According to the Bay Area Regional Report, since 1950 the Bay Area has already increased in temperature by 1.7 degrees Fahrenheit and local sea level is eight inches higher than it was one hundred years ago. Future climate will render the Bay Area less suitable for our evergreen redwood and fir forests, and more favorable for tolerant chaparral shrub land. The region’s seven million people and $750 billion economy (almost one-third of California’s total) is predicted to be increasingly beset by more “boom and bust” irregular wet and very dry years, punctuated by increasingly intense and damaging storms.
Unsurprisingly, according to the report the Bay Area’s intensifying housing and equity problems have a multiplier affect with climate change. As Bay Area housing spreads further north, south, and inland the result is higher transportation and energy needs for those with the fewest resources available to afford them; and acute disparity in climate vulnerability across Bay Area communities and populations.

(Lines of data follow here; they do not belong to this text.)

<file path="src/apc_pkg.sv">
// Shared types and constants of the packet classifier.
`default_nettype none

package apc_pkg;

  localparam int unsigned PosWidth      = 17;
  localparam int unsigned CfgIndexWidth = 4;
  localparam int unsigned MaxPayload    = 65535;
  localparam int unsigned MinDataLen    = 5;
  localparam int unsigned LenOffset     = 4;

  localparam logic [7:0] ResetStartCode    = 8'd2;
  localparam logic [7:0] ResetDataCode     = 8'd1;
  localparam logic [7:0] ResetEndCode      = 8'd3;
  localparam logic [7:0] ResetFilesizeType = 8'd0;

  localparam logic [7:0] AsciiZero = 8'h30;
  localparam logic [7:0] AsciiNine = 8'h39;

  typedef enum logic [1:0] {
    PH_TYPE,
    PH_LEN,
    PH_VAL
  } entry_phase_t;

  typedef enum logic [1:0] {
    SZ_NONE,
    SZ_ACC,
    SZ_DONE
  } size_phase_t;

  typedef enum logic [1:0] {
    KIND_START,
    KIND_DATA,
    KIND_END,
    KIND_BAD
  } packet_kind_t;

  typedef enum logic [CfgIndexWidth-1:0] {
    CFG_START_CODE,
    CFG_DATA_CODE,
    CFG_END_CODE,
    CFG_FILESIZE_TYPE
  } cfg_index_t;

endpackage

`default_nettype wire

</file>
<file path="src/apc_byte_if.sv">
// Byte channel into the packet classifier.
`default_nettype none

interface apc_byte_if;
  logic       valid;
  logic       ready;
  logic [7:0] rx_byte;
  logic       rx_last;

  modport source (output valid, output rx_byte, output rx_last, input ready);
  modport sink (input valid, input rx_byte, input rx_last, output ready);
endinterface

`default_nettype wire

</file>
<file path="src/apc_report_if.sv">
// Report channel out of the packet classifier.
`default_nettype none

interface apc_report_if;
  logic                  valid;
  logic                  ready;
  apc_pkg::packet_kind_t packet_kind;
  logic [7:0]            seq_index;
  logic [15:0]           payload_len;
  logic                  index_mismatch;
  logic [7:0]            entry_count;
  logic [31:0]           file_size;
  logic                  file_size_valid;

  modport source (
    output valid, output packet_kind, output seq_index, output payload_len,
    output index_mismatch, output entry_count, output file_size,
    output file_size_valid, input ready
  );
  modport sink (
    input valid, input packet_kind, input seq_index, input payload_len,
    input index_mismatch, input entry_count, input file_size,
    input file_size_valid, output ready
  );
endinterface

`default_nettype wire

</file>
<file path="src/app_packet_classifier_core.sv">
// Top level of the packet classifier: byte parser, classification and report register.
//
// Packet bytes enter on the bytes channel one per transfer; rx_last marks the
// final byte. Each packet yields exactly one transfer on the report channel,
// which says whether it was a START or END control packet (with its entry count
// and decimal file size), a DATA packet (with index, length and index mismatch
// flag) or a bad packet.
// A byte is taken in every cycle while the report register is empty or being
// emptied, so the sustained rate is one byte per cycle. The report appears in the
// cycle after the transfer of the final byte; the parser state is updated in
// that same cycle, so the next packet may start right away.
// When the receiver stalls with a report waiting, the bytes channel is held
// off as well, and no byte is taken until that report transfers.
// Configuration registers are written through cfg_we, cfg_index and cfg_data
// and should only change while no packet is in progress.
// Reset sets the codes to their defaults, clears the parser and the expected
// sequence index, and empties the report register.
`default_nettype none

module app_packet_classifier_core (
  input  wire logic                              clk,
  input  wire logic                              rst,
  input  wire logic                              cfg_we,
  input  wire logic [apc_pkg::CfgIndexWidth-1:0] cfg_index,
  input  wire logic [7:0]                        cfg_data,
  apc_byte_if.sink                               bytes,
  apc_report_if.source                           report
);

  logic [7:0] start_code;
  logic [7:0] data_code;
  logic [7:0] end_code;
  logic [7:0] filesize_type;

  logic [apc_pkg::PosWidth-1:0] byte_position;
  logic [apc_pkg::PosWidth-1:0] byte_position_next;
  logic [7:0]                   lead_byte;
  logic [7:0]                   lead_byte_next;
  logic [7:0]                   index_byte;
  logic [7:0]                   index_byte_next;
  logic [15:0]                  length_field;
  logic [15:0]                  length_field_next;
  apc_pkg::entry_phase_t        entry_phase;
  apc_pkg::entry_phase_t        entry_phase_next;
  logic [7:0]                   value_left;
  logic [7:0]                   value_left_next;
  logic [7:0]                   entry_type_now;
  logic [7:0]                   entry_type_now_next;
  logic                         last_entry_empty;
  logic                         last_entry_empty_next;
  logic [7:0]                   entry_total;
  logic [7:0]                   entry_total_next;
  logic [31:0]                  size_accum;
  logic [31:0]                  size_accum_next;
  apc_pkg::size_phase_t         size_phase;
  apc_pkg::size_phase_t         size_phase_next;
  logic [7:0]                   expected_index;
  logic [7:0]                   expected_index_next;

  logic        byte_fire;
  logic        is_digit;
  logic [35:0] size_product;
  logic        ctrl_ok;
  logic        is_data;

  apc_pkg::packet_kind_t kind_next;
  logic                  mismatch_next;
  logic [31:0]           file_size_next;
  logic                  file_size_valid_next;

  logic                  out_valid;
  apc_pkg::packet_kind_t out_kind;
  logic [7:0]            out_seq_index;
  logic [15:0]           out_payload_len;
  logic                  out_index_mismatch;
  logic [7:0]            out_entry_count;
  logic [31:0]           out_file_size;
  logic                  out_file_size_valid;

  assign bytes.ready = !out_valid || report.ready;
  assign byte_fire   = bytes.valid && bytes.ready;

  assign report.valid           = out_valid;
  assign report.packet_kind     = out_kind;
  assign report.seq_index       = out_seq_index;
  assign report.payload_len     = out_payload_len;
  assign report.index_mismatch  = out_index_mismatch;
  assign report.entry_count     = out_entry_count;
  assign report.file_size       = out_file_size;
  assign report.file_size_valid = out_file_size_valid;

  always_ff @(posedge clk) begin
    if (rst) begin
      start_code    <= apc_pkg::ResetStartCode;
      data_code     <= apc_pkg::ResetDataCode;
      end_code      <= apc_pkg::ResetEndCode;
      filesize_type <= apc_pkg::ResetFilesizeType;
    end else if (cfg_we) begin
      case (cfg_index)
        apc_pkg::CFG_START_CODE:    start_code    <= cfg_data;
        apc_pkg::CFG_DATA_CODE:     data_code     <= cfg_data;
        apc_pkg::CFG_END_CODE:      end_code      <= cfg_data;
        apc_pkg::CFG_FILESIZE_TYPE: filesize_type <= cfg_data;
        default: ;
      endcase
    end
  end

  assign is_digit = (bytes.rx_byte >= apc_pkg::AsciiZero) &&
                    (bytes.rx_byte <= apc_pkg::AsciiNine);
  assign size_product = ({4'd0, size_accum} << 3) + ({4'd0, size_accum} << 1) +
                        {32'd0, bytes.rx_byte[3:0]};

  // Entry parser state.
  always_comb begin
    entry_phase_next = entry_phase;
    if (byte_position != '0) begin
      case (entry_phase)
        apc_pkg::PH_TYPE: entry_phase_next = apc_pkg::PH_LEN;
        apc_pkg::PH_LEN: begin
          entry_phase_next = (bytes.rx_byte == 8'd0) ? apc_pkg::PH_TYPE : apc_pkg::PH_VAL;
        end
        apc_pkg::PH_VAL: begin
          entry_phase_next = (value_left == 8'd1) ? apc_pkg::PH_TYPE : apc_pkg::PH_VAL;
        end
        default: entry_phase_next = apc_pkg::PH_TYPE;
      endcase
    end
  end

  always_comb begin
    byte_position_next    = (byte_position == '1) ? byte_position : byte_position + 1'b1;
    lead_byte_next        = lead_byte;
    index_byte_next       = index_byte;
    length_field_next     = length_field;
    value_left_next       = value_left;
    entry_type_now_next   = entry_type_now;
    last_entry_empty_next = last_entry_empty;
    entry_total_next      = entry_total;
    size_accum_next       = size_accum;
    size_phase_next       = size_phase;
    if (byte_position == '0) begin
      lead_byte_next = bytes.rx_byte;
    end else begin
      if (byte_position == apc_pkg::PosWidth'(1)) index_byte_next = bytes.rx_byte;
      if (byte_position == apc_pkg::PosWidth'(2)) begin
        length_field_next = {bytes.rx_byte, length_field[7:0]};
      end
      if (byte_position == apc_pkg::PosWidth'(3)) begin
        length_field_next = {length_field[15:8], bytes.rx_byte};
      end
      case (entry_phase)
        apc_pkg::PH_LEN: begin
          value_left_next = bytes.rx_byte;
          if (entry_total != 8'hFF) entry_total_next = entry_total + 8'd1;
          if (size_phase == apc_pkg::SZ_NONE && entry_type_now == filesize_type) begin
            size_phase_next = (bytes.rx_byte != 8'd0) ? apc_pkg::SZ_ACC : apc_pkg::SZ_DONE;
          end
          last_entry_empty_next = (bytes.rx_byte == 8'd0);
        end
        apc_pkg::PH_VAL: begin
          if (size_phase == apc_pkg::SZ_ACC) begin
            if (is_digit) begin
              size_accum_next = (size_product[35:32] != 4'd0) ? 32'hFFFF_FFFF :
                                size_product[31:0];
            end else begin
              size_phase_next = apc_pkg::SZ_DONE;
            end
          end
          value_left_next = value_left - 8'd1;
          if (value_left == 8'd1 && size_phase_next == apc_pkg::SZ_ACC) begin
            size_phase_next = apc_pkg::SZ_DONE;
          end
        end
        default: entry_type_now_next = bytes.rx_byte;
      endcase
    end
  end

  // Classification of a packet that ends with the current byte.
  always_comb begin
    ctrl_ok = (entry_phase_next == apc_pkg::PH_TYPE) && !last_entry_empty_next;
    is_data = (byte_position_next >= apc_pkg::PosWidth'(apc_pkg::MinDataLen)) &&
              (lead_byte_next == data_code) &&
              ({1'b0, length_field_next} ==
               byte_position_next - apc_pkg::PosWidth'(apc_pkg::LenOffset)) &&
              ({1'b0, length_field_next} <= apc_pkg::PosWidth'(apc_pkg::MaxPayload));
    mismatch_next        = 1'b0;
    expected_index_next  = expected_index;
    file_size_next       = 32'd0;
    file_size_valid_next = 1'b0;
    if (ctrl_ok && lead_byte_next == start_code) begin
      kind_next           = apc_pkg::KIND_START;
      expected_index_next = 8'd0;
    end else if (is_data) begin
      kind_next           = apc_pkg::KIND_DATA;
      mismatch_next       = (index_byte_next != expected_index);
      expected_index_next = expected_index + 8'd1;
    end else if (ctrl_ok && lead_byte_next == end_code) begin
      kind_next           = apc_pkg::KIND_END;
      expected_index_next = 8'd0;
    end else begin
      kind_next = apc_pkg::KIND_BAD;
    end
    if (size_phase_next != apc_pkg::SZ_NONE) begin
      file_size_next       = size_accum_next;
      file_size_valid_next = (size_accum_next != 32'd0);
    end
  end

  always_ff @(posedge clk) begin
    if (rst) begin
      byte_position    <= '0;
      lead_byte        <= 8'd0;
      index_byte       <= 8'd0;
      length_field     <= 16'd0;
      entry_phase      <= apc_pkg::PH_TYPE;
      value_left       <= 8'd0;
      entry_type_now   <= 8'd0;
      last_entry_empty <= 1'b0;
      entry_total      <= 8'd0;
      size_accum       <= 32'd0;
      size_phase       <= apc_pkg::SZ_NONE;
      expected_index   <= 8'd0;
    end else if (byte_fire) begin
      if (bytes.rx_last) begin
        byte_position    <= '0;
        lead_byte        <= 8'd0;
        index_byte       <= 8'd0;
        length_field     <= 16'd0;
        entry_phase      <= apc_pkg::PH_TYPE;
        value_left       <= 8'd0;
        entry_type_now   <= 8'd0;
        last_entry_empty <= 1'b0;
        entry_total      <= 8'd0;
        size_accum       <= 32'd0;
        size_phase       <= apc_pkg::SZ_NONE;
        expected_index   <= expected_index_next;
      end else begin
        byte_position    <= byte_position_next;
        lead_byte        <= lead_byte_next;
        index_byte       <= index_byte_next;
        length_field     <= length_field_next;
        entry_phase      <= entry_phase_next;
        value_left       <= value_left_next;
        entry_type_now   <= entry_type_now_next;
        last_entry_empty <= last_entry_empty_next;
        entry_total      <= entry_total_next;
        size_accum       <= size_accum_next;
        size_phase       <= size_phase_next;
      end
    end
  end

  always_ff @(posedge clk) begin
    if (rst) begin
      out_valid <= 1'b0;
    end else if (byte_fire && bytes.rx_last) begin
      out_valid <= 1'b1;
    end else if (report.ready) begin
      out_valid <= 1'b0;
    end
  end

  always_ff @(posedge clk) begin
    if (byte_fire && bytes.rx_last) begin
      out_kind            <= kind_next;
      out_seq_index       <= (kind_next == apc_pkg::KIND_DATA) ? index_byte_next : 8'd0;
      out_payload_len     <= (kind_next == apc_pkg::KIND_DATA) ? length_field_next : 16'd0;
      out_index_mismatch  <= (kind_next == apc_pkg::KIND_DATA) && mismatch_next;
      if (kind_next == apc_pkg::KIND_START || kind_next == apc_pkg::KIND_END) begin
        out_entry_count     <= entry_total_next;
        out_file_size       <= file_size_next;
        out_file_size_valid <= file_size_valid_next;
      end else begin
        out_entry_count     <= 8'd0;
        out_file_size       <= 32'd0;
        out_file_size_valid <= 1'b0;
      end
    end
  end

  a_report_follows_last: assert property (@(posedge clk) disable iff (rst)
    byte_fire && bytes.rx_last |=> out_valid)
    else $error("No report after the final byte of a packet.");

  a_parser_cleared: assert property (@(posedge clk) disable iff (rst)
    byte_fire && bytes.rx_last |=> byte_position == '0 && size_phase == apc_pkg::SZ_NONE)
    else $error("Parser state not cleared after a packet.");

  a_control_fields: assert property (@(posedge clk) disable iff (rst)
    out_valid && (out_kind == apc_pkg::KIND_START || out_kind == apc_pkg::KIND_END)
    |-> out_seq_index == 8'd0 && out_payload_len == 16'd0 && !out_index_mismatch)
    else $error("Control report carries data fields.");

  a_size_valid: assert property (@(posedge clk) disable iff (rst)
    out_valid && out_file_size_valid |-> out_file_size != 32'd0)
    else $error("File size flagged valid while zero.");

  a_index_advance: assert property (@(posedge clk) disable iff (rst)
    byte_fire && bytes.rx_last && kind_next == apc_pkg::KIND_DATA
    |=> expected_index == $past(expected_index) + 8'd1)
    else $error("Expected index did not advance after a data packet.");

endmodule

`default_nettype wire

</file>
<file path="src/flat_wrapper.sv">
// flat-port wrapper written by rule: the top's interface ports become plain ports
module app_packet_classifier_core_flat 
  (clk, rst, cfg_we, cfg_index, cfg_data, bytes_valid, bytes_rx_byte, bytes_rx_last, bytes_ready, report_valid, report_packet_kind, report_seq_index, report_payload_len, report_index_mismatch, report_entry_count, report_file_size, report_file_size_valid, report_ready);
  apc_byte_if bytes_i ();
  apc_report_if report_i ();
  input  wire logic clk;
  input  wire logic rst;
  input  wire logic cfg_we;
  input  wire logic [apc_pkg::CfgIndexWidth-1:0] cfg_index;
  input  wire logic [7:0] cfg_data;
  input wire logic [$bits(bytes_i.valid)-1:0] bytes_valid;
  input wire logic [$bits(bytes_i.rx_byte)-1:0] bytes_rx_byte;
  input wire logic [$bits(bytes_i.rx_last)-1:0] bytes_rx_last;
  output wire logic [$bits(bytes_i.ready)-1:0] bytes_ready;
  output wire logic [$bits(report_i.valid)-1:0] report_valid;
  output wire logic [$bits(report_i.packet_kind)-1:0] report_packet_kind;
  output wire logic [$bits(report_i.seq_index)-1:0] report_seq_index;
  output wire logic [$bits(report_i.payload_len)-1:0] report_payload_len;
  output wire logic [$bits(report_i.index_mismatch)-1:0] report_index_mismatch;
  output wire logic [$bits(report_i.entry_count)-1:0] report_entry_count;
  output wire logic [$bits(report_i.file_size)-1:0] report_file_size;
  output wire logic [$bits(report_i.file_size_valid)-1:0] report_file_size_valid;
  input wire logic [$bits(report_i.ready)-1:0] report_ready;
  assign bytes_i.valid = bytes_valid;
  assign bytes_i.rx_byte = bytes_rx_byte;
  assign bytes_i.rx_last = bytes_rx_last;
  assign bytes_ready = bytes_i.ready;
  assign report_valid = report_i.valid;
  assign report_packet_kind = report_i.packet_kind;
  assign report_seq_index = report_i.seq_index;
  assign report_payload_len = report_i.payload_len;
  assign report_index_mismatch = report_i.index_mismatch;
  assign report_entry_count = report_i.entry_count;
  assign report_file_size = report_i.file_size;
  assign report_file_size_valid = report_i.file_size_valid;
  assign report_i.ready = report_ready;
  app_packet_classifier_core u_core (.clk(clk), .rst(rst), .cfg_we(cfg_we), .cfg_index(cfg_index), .cfg_data(cfg_data), .bytes(bytes_i), .report(report_i));
endmodule
</file>
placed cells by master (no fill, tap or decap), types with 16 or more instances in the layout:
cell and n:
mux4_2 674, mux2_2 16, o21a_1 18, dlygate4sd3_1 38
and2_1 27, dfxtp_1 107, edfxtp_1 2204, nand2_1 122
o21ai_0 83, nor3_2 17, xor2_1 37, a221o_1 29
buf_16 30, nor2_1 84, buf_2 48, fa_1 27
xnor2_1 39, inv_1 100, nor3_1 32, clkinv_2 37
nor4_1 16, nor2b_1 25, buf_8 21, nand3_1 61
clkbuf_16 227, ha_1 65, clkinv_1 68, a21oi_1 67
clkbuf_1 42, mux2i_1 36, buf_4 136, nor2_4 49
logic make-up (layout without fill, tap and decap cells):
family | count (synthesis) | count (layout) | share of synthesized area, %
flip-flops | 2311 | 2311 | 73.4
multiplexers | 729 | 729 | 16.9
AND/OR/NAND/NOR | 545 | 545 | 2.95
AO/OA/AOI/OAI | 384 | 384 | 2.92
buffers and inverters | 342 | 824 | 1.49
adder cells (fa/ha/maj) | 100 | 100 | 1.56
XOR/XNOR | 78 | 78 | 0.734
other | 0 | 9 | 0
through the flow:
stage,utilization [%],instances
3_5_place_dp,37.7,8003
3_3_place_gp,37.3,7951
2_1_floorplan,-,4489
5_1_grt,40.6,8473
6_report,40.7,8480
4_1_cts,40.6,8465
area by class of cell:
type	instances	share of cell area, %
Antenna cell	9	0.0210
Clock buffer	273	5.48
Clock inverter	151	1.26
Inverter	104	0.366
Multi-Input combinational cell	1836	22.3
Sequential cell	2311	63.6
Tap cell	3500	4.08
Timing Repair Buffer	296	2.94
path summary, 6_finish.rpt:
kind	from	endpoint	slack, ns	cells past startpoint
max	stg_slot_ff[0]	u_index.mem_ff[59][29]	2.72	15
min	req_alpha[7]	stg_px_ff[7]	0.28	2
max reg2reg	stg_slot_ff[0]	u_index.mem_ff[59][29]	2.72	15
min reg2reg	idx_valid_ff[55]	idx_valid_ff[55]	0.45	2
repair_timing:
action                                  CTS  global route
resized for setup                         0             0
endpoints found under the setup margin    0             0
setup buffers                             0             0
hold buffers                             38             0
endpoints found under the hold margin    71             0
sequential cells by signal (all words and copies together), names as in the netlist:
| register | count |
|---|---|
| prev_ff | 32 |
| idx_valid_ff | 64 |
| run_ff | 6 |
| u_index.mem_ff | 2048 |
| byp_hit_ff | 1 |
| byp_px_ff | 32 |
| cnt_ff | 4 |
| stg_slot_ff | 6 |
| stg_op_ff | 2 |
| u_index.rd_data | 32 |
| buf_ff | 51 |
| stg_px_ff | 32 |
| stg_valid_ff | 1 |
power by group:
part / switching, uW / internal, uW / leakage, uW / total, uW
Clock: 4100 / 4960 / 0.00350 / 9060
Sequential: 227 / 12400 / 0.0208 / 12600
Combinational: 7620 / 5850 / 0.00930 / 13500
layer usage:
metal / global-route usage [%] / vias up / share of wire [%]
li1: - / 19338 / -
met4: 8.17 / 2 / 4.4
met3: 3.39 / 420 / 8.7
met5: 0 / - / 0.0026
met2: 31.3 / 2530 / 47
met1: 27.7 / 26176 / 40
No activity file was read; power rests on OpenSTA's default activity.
**config.mk**
```make
export PLATFORM = sky130hd
export DESIGN_NAME = gvps_front
export DESIGN_NICKNAME = d
export VERILOG_FILES = /design/src/gvps_pkg.sv /design/src/gvps_front.sv
export SDC_FILE = /design/constraint.sdc
export NUM_CORES = 1
export LEC_CHECK = 0
export BUFFER_PORTS_ARGS = -buffer_cell sky130_fd_sc_hd__buf_2
export CORE_MARGIN = 3
export CORE_UTILIZATION = 53
export DETAILED_ROUTE_END_ITERATION = 7
export GPL_TIMING_DRIVEN = 1
export PLACE_DENSITY = 0.84
export RECOVER_POWER = 100
export SYNTH_ARGS = -nofsm -noshare
export SYNTH_HDL_FRONTEND = slang
export SYNTH_SLANG_ARGS = --single-unit
```
**constraint.sdc**
```tcl
create_clock -name clk -period 6.1 [get_ports clk]
set_input_delay 0.305 -clock clk [delete_from_list [all_inputs] [get_ports clk]]
set_output_delay 0.305 -clock clk [all_outputs]
set_load 0.01 [all_outputs]
```
==> src/hw/rtl/vkr_pkg.sv <==
// Package: constants, frequency tables and pipeline structs of the key recovery unit.
`default_nettype none
package vkr_pkg;

    localparam int MAX_KEY_DEF     = 16;
    localparam int COUNT_WIDTH_DEF = 20;
    localparam int ALPHA           = 26;
    localparam logic [7:0] LETTER_A = 8'd65;
    localparam logic [7:0] LETTER_Z = 8'd90;
    localparam logic [4:0] LAST_BIN = 5'd25;

    // One scoring term in flight.
    typedef struct packed {
        logic       vld;
        logic [4:0] idx_i;
        logic [4:0] shift_k;
        logic       last_i;
        logic       last_k;
    } t_term;

    // Column result from the scorer.
    typedef struct packed {
        logic       vld;
        logic [4:0] key;
    } t_best;

    // English letter frequency, Q0.16.
    function automatic logic [15:0] freq_q16(input logic [4:0] idx);
        logic [15:0] v;
        unique case (idx)
            5'd0:  v = 16'd5374;
            5'd1:  v = 16'd983;
            5'd2:  v = 16'd1835;
            5'd3:  v = 16'd2818;
            5'd4:  v = 16'd8520;
            5'd5:  v = 16'd1442;
            5'd6:  v = 16'd1311;
            5'd7:  v = 16'd3998;
            5'd8:  v = 16'd4588;
            5'd9:  v = 16'd98;
            5'd10: v = 16'd505;
            5'd11: v = 16'd2621;
            5'd12: v = 16'd1573;
            5'd13: v = 16'd4391;
            5'd14: v = 16'd4915;
            5'd15: v = 16'd1245;
            5'd16: v = 16'd62;
            5'd17: v = 16'd3932;
            5'd18: v = 16'd4129;
            5'd19: v = 16'd5964;
            5'd20: v = 16'd1835;
            5'd21: v = 16'd642;
            5'd22: v = 16'd1573;
            5'd23: v = 16'd98;
            5'd24: v = 16'd1311;
            5'd25: v = 16'd48;
            default: v = 16'd0;
        endcase
        return v;
    endfunction

    // Reciprocal frequency, Q11.5.
    function automatic logic [15:0] recip_q5(input logic [4:0] idx);
        logic [15:0] v;
        unique case (idx)
            5'd0:  v = 16'd390;
            5'd1:  v = 16'd2133;
            5'd2:  v = 16'd1143;
            5'd3:  v = 16'd744;
            5'd4:  v = 16'd246;
            5'd5:  v = 16'd1455;
            5'd6:  v = 16'd1600;
            5'd7:  v = 16'd525;
            5'd8:  v = 16'd457;
            5'd9:  v = 16'd21333;
            5'd10: v = 16'd4156;
            5'd11: v = 16'd800;
            5'd12: v = 16'd1333;
            5'd13: v = 16'd478;
            5'd14: v = 16'd427;
            5'd15: v = 16'd1684;
            5'd16: v = 16'd33684;
            5'd17: v = 16'd533;
            5'd18: v = 16'd508;
            5'd19: v = 16'd352;
            5'd20: v = 16'd1143;
            5'd21: v = 16'd3265;
            5'd22: v = 16'd1333;
            5'd23: v = 16'd21333;
            5'd24: v = 16'd1600;
            5'd25: v = 16'd43243;
            default: v = 16'd0;
        endcase
        return v;
    endfunction

endpackage
`default_nettype wire

==> src/hw/rtl/vkr_score.sv <==
// Shift scoring pipeline: deviation terms, saturating sum, best-shift select.
`default_nettype none
module vkr_score #(
    parameter int COUNT_WIDTH = vkr_pkg::COUNT_WIDTH_DEF
) (
    input  wire                   i_clk,
    input  wire                   i_rst_n,
    input  vkr_pkg::t_term        i_term,     // issue stage, same cycle as memory read
    input  wire [COUNT_WIDTH-1:0] i_total,    // column total, stable over the column
    input  wire [COUNT_WIDTH-1:0] i_rd_data,  // registered memory data, in the cycle after the read
    output vkr_pkg::t_best        o_best
);
    import vkr_pkg::*;

    localparam int DW = COUNT_WIDTH + 16;
    localparam int PW = DW + 16;

    t_term             r_t1, r_t2, r_t3;
    logic [DW-1:0]     r_b1;
    logic [DW-1:0]     r_d2;
    logic [PW-1:0]     r_p3;
    logic [63:0]       r_sum;
    logic [63:0]       r_best_sum;
    logic [4:0]        r_best_k;
    t_best             r_best;

    logic [DW-1:0]     a_val;
    logic [63:0]       acc_base;
    logic [64:0]       acc_wide;
    logic [63:0]       n_sum;
    logic              take_new;

    assign a_val    = {i_rd_data, 16'd0};
    assign acc_base = (r_t3.idx_i == 5'd0) ? 64'd0 : r_sum;
    assign acc_wide = {1'b0, acc_base} + 65'(r_p3);
    assign n_sum    = acc_wide[64] ? {64{1'b1}} : acc_wide[63:0];
    assign take_new = (r_t3.shift_k == 5'd0) || (n_sum < r_best_sum);

    always_ff @(posedge i_clk) begin
        if (!i_rst_n) begin
            r_t1   <= '0;
            r_t2   <= '0;
            r_t3   <= '0;
            r_best <= '0;
        end else begin
            r_t1 <= i_term;
            r_t2 <= r_t1;
            r_t3 <= r_t2;
            r_best.vld <= 1'b0;
            if (r_t3.vld) begin
                r_sum <= n_sum;
                if (r_t3.last_i && take_new) begin
                    r_best_sum <= n_sum;
                    r_best_k   <= r_t3.shift_k;
                end
                if (r_t3.last_i && r_t3.last_k) begin
                    r_best.vld <= 1'b1;
                    r_best.key <= take_new ? r_t3.shift_k : r_best_k;
                end
            end
        end
    end

    // datapath, no reset
    always_ff @(posedge i_clk) begin
        r_b1 <= DW'(freq_q16(i_term.idx_i) * i_total);
        r_d2 <= (a_val > r_b1) ? (a_val - r_b1) : (r_b1 - a_val);
        r_p3 <= PW'(r_d2 * recip_q5(r_t2.idx_i));
    end

    assign o_best = r_best;

endmodule
`default_nettype wire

“All Californians will likely endure more illness and be at greater risk of early death because of climate change,” bluntly states the statewide summary brochure for California’s climate assessment. “[However] vulnerable populations that already experience the greatest adverse health impacts will be disproportionately affected.”
“We’re much better at being reactive to a disaster than planning ahead,” said UC Berkeley professor and contributing author David Ackerly at a California Adaptation Forum panel in Sacramento on August 27th. “And it is vulnerable communities that suffer from those disasters. How much human suffering has to happen before it triggers the next round of activity?”
The assessment’s data is publicly available online at “Cal-adapt,” where Californians can explore projected impacts for their neighborhoods, towns, and regions.